J Biol Chem. 1990 Sep 5;265(25):14996-5002.
A novel photoaffinity label for studies with the F1-ATPase has been synthesized and found to be an effective reporter of subunit conformational changes that occur in this enzyme upon multiple nucleotide-binding site occupancy. The new probe, 4-benzoyl(benzoyl)-1-amidofluorescein (BzAF), which possesses structural similarity to purine nucleotides, exhibits bifunctional characteristics that enable it to bind covalently to the exchangeable nucleotide sites on beef heart F1 (via photoactivation of the benzophenone moiety) and, once covalently linked, emit environmentally sensitive fluorescence (via selective excitation of the fluorescein moiety).

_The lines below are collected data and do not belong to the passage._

### src/rtl/collision_tracker.sv
// Multi-row dino collision tracker: per-tick overlap check, lives, grace window, sticky game-over.
// Optional 2-column hitbox enabled by defining HITBOX_WIDE_EN.
module collision_tracker #(
    parameter int unsigned COLS        = 8,
    parameter int unsigned ROWS        = 2,
    parameter int unsigned HIT_COL     = 7,
    parameter int unsigned LIVES       = 3,
    parameter int unsigned GRACE_TICKS = 4,
    parameter int unsigned CNT_W       = 8,
    localparam int unsigned RW = $clog2(ROWS),
    localparam int unsigned LW = $clog2(LIVES + 1)
) (
    input  logic                 clk,
    input  logic                 reset,
    input  logic                 tick,
    input  logic                 restart,
    input  logic [ROWS*COLS-1:0] obstacle_map,
    input  logic [RW-1:0]        dino_row,
    output logic                 collision,
    output logic                 hit,
    output logic                 invuln,
    output logic [LW-1:0]        lives,
    output logic                 game_over,
    output logic [CNT_W-1:0]     hit_count
);

    localparam int unsigned GW = (GRACE_TICKS > 0) ? $clog2(GRACE_TICKS + 1) : 1;
    localparam int unsigned WIDE_COL = (HIT_COL > 0) ? HIT_COL - 1 : HIT_COL;

    typedef enum logic [1:0] {
        ST_RUN,
        ST_GRACE,
        ST_OVER
    } state_t;

    state_t           state_q, state_n;
    logic             collision_q, collision_n;
    logic             hit_q, hit_n;
    logic             invuln_q, invuln_n;
    logic [LW-1:0]    lives_q, lives_n;
    logic             game_over_q, game_over_n;
    logic [CNT_W-1:0] hit_count_q, hit_count_n;
    logic [GW-1:0]    grace_cnt_q, grace_cnt_n;
    logic             raw_hit;

    // Rows beyond ROWS never match the loop, so an out-of-range dino_row yields no hit.
    always_comb begin
        raw_hit = 1'b0;
        for (int unsigned r = 0; r < ROWS; r++) begin
            if (dino_row == RW'(r)) begin
                raw_hit = obstacle_map[r*COLS + HIT_COL];
`ifdef HITBOX_WIDE_EN
                if (HIT_COL > 0) begin
                    raw_hit = raw_hit | obstacle_map[r*COLS + WIDE_COL];
                end
`endif
            end
        end
    end

    always_comb begin
        state_n     = state_q;
        collision_n = collision_q;
        hit_n       = 1'b0;
        invuln_n    = invuln_q;
        lives_n     = lives_q;
        game_over_n = game_over_q;
        hit_count_n = hit_count_q;
        grace_cnt_n = grace_cnt_q;

        if (restart) begin
            state_n     = ST_RUN;
            collision_n = 1'b0;
            invuln_n    = 1'b0;
            lives_n     = LW'(LIVES);
            game_over_n = 1'b0;
            hit_count_n = '0;
            grace_cnt_n = '0;
        end else begin
            unique case (state_q)
                ST_RUN: begin
                    if (tick) begin
                        collision_n = raw_hit;
                        if (raw_hit) begin
                            hit_n   = 1'b1;
                            lives_n = lives_q - 1'b1;
                            if (hit_count_q != '1) begin
                                hit_count_n = hit_count_q + 1'b1;
                            end
                            if (lives_q == LW'(1)) begin
                                state_n     = ST_OVER;
                                game_over_n = 1'b1;
                                collision_n = 1'b0;
                            end else if (GRACE_TICKS > 0) begin
                                state_n     = ST_GRACE;
                                grace_cnt_n = GW'(GRACE_TICKS);
                                invuln_n    = 1'b1;
                            end
                        end
                    end
                end
                ST_GRACE: begin
                    if (tick) begin
                        collision_n = raw_hit;
                        grace_cnt_n = grace_cnt_q - 1'b1;
                        if (grace_cnt_q == GW'(1)) begin
                            state_n  = ST_RUN;
                            invuln_n = 1'b0;
                        end
                    end
                end
                ST_OVER: begin
                    collision_n = 1'b0;
                end
                default: begin
                    state_n = ST_RUN;
                end
            endcase
        end
    end

    always_ff @(posedge clk or negedge reset) begin
        if (!reset) begin
            state_q     <= ST_RUN;
            collision_q <= 1'b0;
            hit_q       <= 1'b0;
            invuln_q    <= 1'b0;
            lives_q     <= LW'(LIVES);
            game_over_q <= 1'b0;
            hit_count_q <= '0;
            grace_cnt_q <= '0;
        end else begin
            state_q     <= state_n;
            collision_q <= collision_n;
            hit_q       <= hit_n;
            invuln_q    <= invuln_n;
            lives_q     <= lives_n;
            game_over_q <= game_over_n;
            hit_count_q <= hit_count_n;
            grace_cnt_q <= grace_cnt_n;
        end
    end

    assign collision = collision_q;
    assign hit       = hit_q;
    assign invuln    = invuln_q;
    assign lives     = lives_q;
    assign game_over = game_over_q;
    assign hit_count = hit_count_q;

endmodule

### config.mk
export PLATFORM = sky130hd
export DESIGN_NAME = collision_tracker
export DESIGN_NICKNAME = d
export VERILOG_FILES = /design/src/rtl/collision_tracker.sv
export SDC_FILE = /design/constraint.sdc
export NUM_CORES = 1
export LEC_CHECK = 0
export BUFFER_PORTS_ARGS = -buffer_cell sky130_fd_sc_hd__clkbuf_2
export CORE_MARGIN = 8
export CORE_UTILIZATION = 25
export CTS_BUF_LIST = sky130_fd_sc_hd__clkbuf_16
export DETAILED_ROUTE_END_ITERATION = 6
export SLEW_MARGIN = 20
export SYNTH_ARGS = -nofsm -noshare
export SYNTH_HDL_FRONTEND = slang
export SYNTH_SLANG_ARGS = --single-unit
### constraint.sdc
create_clock -name clk -period 2.4 [get_ports clk]
set_clock_uncertainty 0.2 [all_clocks]
set_input_delay 0.24 -clock clk [delete_from_list [all_inputs] [get_ports clk]]
set_output_delay 0.24 -clock clk [all_outputs]
set_load 0.02 [all_outputs]
### Word level (Yosys, flattened, before mapping)

Cells that the tools add are included.

| cells by class | value |
|---|---|
| add/sub/neg operators | 3 |
| multiply operators | 0 |
| div/mod/pow operators | 0 |
| order comparisons | 0 |
| equal/unequal tests | 11 |
| shift operators | 0 |
| muxes and demuxes | 45 |
| bitwise operators | 0 |
| reduce and logical (&&, ||, !) cells | 15 |

Operator list:

| operator | number |
|---|---|
| $mux W8 | 5 |
| $mux W1 | 21 |
| $mux W2 | 10 |
| $mux W3 | 5 |
| $ne A3 B3 Y1 const B | 5 |
| $reduce_and A5 Y1 | 2 |
| $reduce_bool A2 Y1 | 5 |
| $add A8 B1 Y8 const B | 1 |
| $ne A8 B8 Y1 const B | 1 |
| $reduce_and A4 Y1 | 2 |
| $pmux W2 S3 | 1 |
| $pmux W3 S2 | 1 |
| $reduce_and A3 Y1 | 2 |
| $reduce_and A6 Y1 | 1 |
| $eq A2 B1 Y1 const B | 2 |
| $reduce_bool A4 Y1 | 1 |
| $eq A3 B1 Y1 const B | 1 |
| $pmux W1 S3 | 1 |
| $reduce_bool A3 Y1 | 1 |
| $sub A3 B1 Y3 const B | 1 |
| $eq A2 B2 Y1 const B | 1 |
| $logic_not A2 Y1 | 1 |
| $ne A2 B2 Y1 const B | 1 |
| $pmux W1 S2 | 1 |
| $sub A2 B1 Y2 const B | 1 |

| word-level totals | value |
|---|---|
| register bits after elaboration | 19 |
| latch bits | 0 |
| RAM bits | 0 |
| bits in read-only memories | 0 |
| bits of input ports | 21 |
| output and inout port bits | 14 |
| word-level logic and storage cells | 82 |
| memories kept | 0 |

### Depth between registers and ports, before layout

Gate-level depths: netlist of the first run.

| logic depth | value |
|---|---|
| depth in word-level cells | 6 |
| gate-level depth with buffers | 7 |
| mapped depth without buffers | 6 |

### Worst setup path before layout of the first run

OpenSTA, ideal clock, no wires.

| timing | value |
|---|---|
| path type | flip-flop to flip-flop |
| start point | register state_q[0] |
| end point | register hit_count_q[5] (netlist: hit_count[5]) |
| setup time | 0.078 ns |
| arrival | 1.726 ns |
| required time | 2.122 ns |
| setup slack | 0.396 ns |
| stages on the path, launching flop included | 8 |
| cells stage by stage | dfrtp_1 inv_1 ha_1 buf_2 nand2_2 or3_4 or4_1 a21oi_1 |

| between the ends | value |
|---|---|
| cells in the longest elaborated chain, start to end | 3 |

RTL lines:

| what | line | source |
|---|---|---|
| start, declared | 36 | `state_t state_q, state_n;` |
| start signal, assigned | 133 | `state_q <= state_n;` |
| $logic_not A2 Y1 | 80 | `unique case (state_q)` |
| $reduce_bool A2 Y1 (no line) | - |  |
| $reduce_and A4 Y1 (no line) | - |  |
| end signal, assigned | 139 | `hit_count_q <= hit_count_n;` |
| end, declared | 42 | `logic [CNT_W-1:0] hit_count_q, hit_count_n;` |

No other way between the ends.
A chain may end at the register's enable or synchronous reset.

### Worst setup path after layout of the first run

Ends and elaborated chain as after synthesis.

==> results of run 1 <==
-- layout make-up --
cell class	instances	area [µm²]
Tap cell	52	65.1
Clock inverter	1	3.75
Inverter	8	30.0
Clock buffer	3	75.1
Timing Repair Buffer	23	125
Sequential cell	19	478
Multi-Input combinational cell	90	596
Fill cell	481	2950
-- logic make-up after synthesis --
logic type                 count (synthesis)  synth area share (%)
AOI/OAI and AO/OA                         28                  15.2
xor gates and xnor gates                   1                 0.781
adders and majority gates                  7                  7.81
buffers and inverters                     12                  4.24
DFF                                       19                  42.6
muxes                                      6                  5.58
and+or+nand+nor                           48                  23.8
-- flip-flops by register name (all words and copies together) (netlist names) --
name,flops
collision,1
lives,2
grace_cnt_q,3
invuln,1
hit,1
hit_count,8
state_q,2
game_over,1
-- cell usage in the layout, fill, tap and decap left out, types with 5 or more instances in the layout --
cell	Yosys	routed
o21ai_0	8	8
ha_1	7	7
inv_1	8	9
nor2b_1	5	5
a21oi_1	8	8
nand2_1	9	9
nand3_1	5	5
nor2_1	9	9
dfrtp_1	17	17
clkbuf_2	0	20
-- worst reg2reg max path, delay by kind of cell, from the launching register on --
family	cells	cell delay, ps
compound gates	1	140
fa+ha+maj	1	210
buf+inv	1	110
flops	1	400
simple gates	3	880
-- where the power goes --
part / switching [mW] / internal, mW / total (mW) / leakage (nW)
Sequential: 0.0138 / 0.341 / 0.355 / 0.255
Clock: 0.120 / 0.222 / 0.342 / 0.0423
Combinational: 0.0973 / 0.0643 / 0.162 / 0.296
-- per-stage QoR --
step                      total power [mW]  hold WS [ps]  utilization, %
after floorplan                      0.468          -256               -
after global placement               0.520          27.2            29.7
after detailed placement             0.523          30.7            29.7
after CTS                            0.869           156            31.7
after global routing                 0.904           188            31.7
final                                0.858           165            31.7
-- repair_timing --
action,4_1_cts,5_1_grt
setup endpoints to repair,0,0
hold buffers,1,0
endpoints found under the hold margin,17,0
-- layer usage --
metal	vias to the layer above	wire, µm	GRT usage, %
li1	485	-	-
met1	460	1310	9.10
met2	20	1170	12.2
met3	5	83	2.54
met4	0	34	3.04
met5	-	0	0
-- path summary, 6_finish.rpt --
path,endpoint,slack [ps],cells past startpoint
min reg2reg,game_over,300,2
max in group asynchronous,lives[1],1380,2
max reg2reg,hit_count[5],380,6
max,hit_count[5],380,6
min,hit,160,2
min in group asynchronous,hit_count[7],280,2
==> reports/metrics.csv, run 1 <==
stage;metric;value;unit
timing;slew_viol_final;0;
route;first_pass_iters;4;
route;drtIter0Drc;20;
setup_path;cpLargestDelayFamily;simple AND/OR/NAND/NOR gates;
placed_design;gp_congestion;0.756;
synth;synth_ff_type;dfrtp_1;
route;avgRoutedWirePerCell;13.2;µm
global_route;grt_pass1_wl;4490;µm
job;drv_cap;0;
layout;finalNonFillerCells;196;
clock_network;cts_tree;built;
clock_network;cts_resized;0;
worst_hold_path;worstHoldStart;tick;
synth;synth_seq_cells;19;
status;status;complete, no violations;
route;drc;0;
clock_network;htree_num_levels;1;
synth;avgSynthCellArea;9.27;µm²
timing;tns;0;ps
route;routed_wl;2600;µm
layout;postLayoutCellArea;1370;µm²
synth;synthTopCellsByArea;dfrtp_1 (38%), ha_1 (7.8%), dfstp_2 (4.7%);
power;vdd_ir_drop_max;334;µV
setup_path;start_kind;register;
synth;yosys.area.top_type;dfrtp_1;
layout;n_antenna_cell;0;
layout;nNetsFinal;173;
layout;area_delta_synth_final;22.4;%
timing;period_share;84.1;%
synth;ys_warn_count;0;
clock_network;cts-root-buf;clkbuf_16;
synth;synth_edf_count;0;
route;vias_per_cell;4.95;
global_route;overflow;0;
global_route;antenna_found_initial;0;
setup_path;critical_path.max_stage_delay;400;ps
floorplan;io_pins;35;
timing;hold_violations;0;
timing;max_freq;496;MHz
floorplan;core-area;4320;µm²
setup_path;cp.required;2380;ps
layout;drive_gt1_share;22.9;%
synth;synthesis.area;1120;µm²
power;p_leak;0.593;nW
placed_design;dpl.cell_count;191;
setup_path;reg2reg_from;state_q[0];
setup_path;cp_max_fo;6;
setup_path;cp_num_buf_inv;1;
setup_path;slowest_stage;dfrtp_1;
timing;tightest_slew;743;ps
placed_design;io_buffers;20;
setup_path;crit_path_end_kind;register;
global_route;grt_usage;7.61;%
floorplan;die_w;83.0;µm
placed_design;hpwl;1930;µm
synth;synth_cells;121;
setup_path;crit_type;reg -> reg;
route;vias;970;
synth;synth.top_cell.area_share;37.9;%
clock_network;clk_latency;250;ps
synth;synth_cell_types;33;
synth;seq_area_frac_synth;42.6;%
route;ant_nets;0;
timing;rsz0062_at_grt;no;
timing;slew_headroom;50.1;%
global_route;grt_max_degree;20;
clock_network;cts_sinks;19;
timing;setup_slack;382;ps
clock_network;post-cts-setup-buffer-count;0;
synth;syn_nets;149;
timing;min_period;2020;ps
power;power.density;625;nW/µm²
clock_network;cts_max_path_buffers;2;
synth;synthArstFlopShare;100;%
floorplan;die_y;83.0;µm
global_route;grt_pass1_vias;1031;
floorplan;dieArea;6880;µm²
synth;synthTopCellsByCount;dfrtp_1 (17), nand2_1 (9), nor2_1 (9);
floorplan;core.rowCount;24;
setup_path;path_cells;inv_1, ha_1, nand2_2, or3_4, or4_1, a21oi_1;
setup_path;worstSetupStartpoint;state_q[0];
setup_path;critPathArrivalTime;1990;ps
timing;setup_viol;0;
clock_network;cts.clk_slew.worst_paths;50;ps
floorplan;start_util;25.9;%
synth;yosys.cell_count.top_type;dfrtp_1;
clock_network;cts_buffers;3;
worst_hold_path;hold_class;in -> reg;
placed_design;place_ws;405;ps
placed_design;placed_area;1280;µm²
No activity file was read; power rests on OpenSTA's default activity.
==> inputs of run 2 (changes only) <==
==> constraint.sdc (replaced) <==
create_clock -name clk -period 2.1 [get_ports clk]
set_clock_uncertainty 0.2 [all_clocks]
set_input_delay 0.21 -clock clk [delete_from_list [all_inputs] [get_ports clk]]
set_output_delay 0.21 -clock clk [all_outputs]
set_load 0.02 [all_outputs]
==> run 2 against run 1 <==
Against the previous run:
- critical path depth is the same
- first-iteration DRC count increased by 55%
- largest power group unchanged
- die area stayed put
- sequential power grew 14%
- highest routed layer unchanged
- critical path type unchanged
- non-clock buffer count rose by 5
- clock-buffer cell count did not move
- global-route usage about the same
==> reports/metrics.csv, run 2 (synthesis results as in run 1) <==
stage;metric;value;unit
status;status;complete, no violations;
clock_network;clk_latency;250;ps
setup_path;critPathArrivalTime;1950;ps
timing;tightest_slew;488;ps
timing;slew_headroom;67.5;%
global_route;grt_usage;7.61;%
clock_network;htree_num_levels;1;
layout;fillers;472;
job;drv_cap;0;
floorplan;die_y;83.0;µm
floorplan;core-area;4320;µm²
timing;setup_slack;118;ps
global_route;globalRouteMet1Util;9.60;%
layout;n_antenna_cell;0;
setup_path;cp_max_fo;5;
placed_design;io_buffers;20;
power;power_frac_comb;20.2;%
floorplan;io_pins;35;
power;netSwitchingPower;261;µW
setup_path;start_kind;register;
clock_network;post-cts-setup-buffer-count;0;
layout;drive_gt1_share;27.5;%
route;ant_nets;0;
route;routed_wl;2620;µm
clock_network;cts-root-buf;clkbuf_16;
route;avgRoutedWirePerCell;13.0;µm
layout;final_common_cell;clkbuf_2;
clock_network;cts.clk_slew.worst_paths;50;ps
route;vias;974;
worst_hold_path;hold_class;in -> reg;
layout;nNetsFinal;178;
timing;min_period;1980;ps
timing;slew_viol_final;0;
timing;max_freq;505;MHz
setup_path;crit_path_end_kind;register;
global_route;grt_util_met2;11.5;%
layout;largest_reg_flops;8;
global_route;antenna_found_initial;0;
layout;area_delta_synth_final;27.3;%
power;p_leak;0.617;nW
timing;tns;0;ps
global_route;overflow;0;
timing;hold_violations;0;
global_route;busiest_layer;met2;
route;first_pass_iters;4;
timing;period_share;94.4;%
clock_network;cts_sinks;19;
global_route;grt_max_degree;20;
floorplan;core.rowCount;24;
route;drc;0;
global_route;grtUsageMet3;1.76;%
layout;multiInputGateArea;613;µm²
floorplan;dieArea;6880;µm²
global_route;grt_pass1_vias;948;
power;switching_share;26.4;%
power;pwr-share-clk;38.9;%
floorplan;start_util;25.9;%
route;vias_per_cell;4.85;
power;vdd_ir_drop_max;449;µV
power;power.density;693;nW/µm²
clock_network;cts_max_path_buffers;2;
floorplan;die_w;83.0;µm
global_route;grt_pass1_wl;4440;µm
layout;seq_area;478;µm²
setup_path;cp.required;2070;ps
clock_network;cts_buffers;3;
layout;final_cell_mix;clkbuf_2 (20), dfrtp_1 (17), nand2_1 (9), nor2_1 (9);
timing;rsz0062_at_grt;no;
timing;setup_viol;0;
route;drtIter0Drc;31;
placed_design;hpwl;1920;µm
power;intPower;728;µW
placed_design;gp_congestion;0.769;
clock_network;cts_tree;built;
power;p_total;989;µW
placed_design;place_ws;89.5;ps
power;pwr-share-seq;40.9;%
setup_path;crit_type;reg -> reg;
run 2: critical path, stage by stage, from the launching register on:
cell and delay, ps:
dfrtp_1 400, inv_1 140, ha_4 160, nand2_2 50, or3_4 390, or4_1 400
a21oi_1 150
run 2: worst paths after layout:
check,from,depth (start not counted),slack [ps],to
max reg2reg,state_q[1],6,120,hit_count[5]
max in group asynchronous,reset,2,1090,lives[1]
min,tick,2,140,hit
min in group asynchronous,reset,2,260,hit_count[5]
min reg2reg,game_over,2,310,game_over
max,state_q[1],6,120,hit_count[5]
run 2: repair_timing:
item / CTS / global route
hold buffers: 1 / 0
endpoints found under the hold margin: 17 / 0
endpoints found under the setup margin: 0 / 5
gates resized for setup: 0 / 4
run 2: stage by stage:
step / area, µm² / hold slack [ps] / instances / util [%]
global placement: 1320 / 0.633 / 196 / 30.6
CTS: 1410 / 136 / 201 / 32.6
floorplan: 1120 / -286 / 121 / -
global route: 1430 / 150 / 201 / 33.0
finish: 1430 / 143 / 201 / 33.0
detailed placement: 1320 / -1.17 / 196 / 30.6
run 2: layout make-up:
| type | instances | area share, % |
|---|---|---|
| Tap cell | 52 | 4.56 |
| Clock inverter | 1 | 0.263 |
| Multi-Input combinational cell | 90 | 42.9 |
| Clock buffer | 3 | 5.26 |
| Sequential cell | 19 | 33.5 |
| Inverter | 8 | 2.10 |
| Timing Repair Buffer | 28 | 11.4 |
run 2: per-layer routing:
metal  wire, µm  vias up
li1           -      490
met1       1260      452
met5          0        -
met2       1180       27
met4         53        0
met3        115        5
run 2: power by group through the flow:
| stage | Combinational (mW) | Clock [mW] | Sequential (mW) |
|---|---|---|---|
| final | 0.200 | 0.385 | 0.405 |
| after CTS | 0.196 | 0.399 | 0.405 |
| after global placement | 0.191 | 0 | 0.411 |
| after floorplan | 0.110 | 0 | 0.426 |
| after detailed placement | 0.194 | 0 | 0.411 |
| after global routing | 0.223 | 0.414 | 0.409 |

BzAF binds competitively with ATP in the absence of illumination, with a KI of 50 microM. Under actinic irradiation necessary for generating the covalently reacting diradical triplet state of benzophenone, BzAF behaves as a nucleotide site-directed photoaffinity label of exchangeable (catalytic) sites, and the resulting photoinhibition of ATPase activity displays pseudo first-order rate-saturation kinetics that support formation of a dissociable BzAF.F1 complex (k-1/k1 = 58 microM) prior to covalent binding. The BzAF-induced photoinactivation is protectable with native nucleotide ligand (e.g. MgADP, Kprotect = 0.4 mM). Added corroboration of a catalytic cooperativity mechanism for F1 was obtained by finding a molar stoichiometric ratio [( 3H]BzAF:F1) of 1 required for complete inhibition of ATPase activity. Steady-state fluorescence studies with a unisite-labeled BzAF.F1 complex (a catalytically inactive species on which at least one exchangeable nucleotide-binding site remains unoccupied) display a saturable fluorescence quenching of the bound fluorescein upon titration with MgADP, but no change with MgAMP. These data imply that the filling of more than one of the catalytic binding sites/mol of F1 with nucleotide signals a precatalytic conformational adjustment that is transmitted between catalytic sites and across the beta-alpha-beta domain of the enzyme's subunit structure.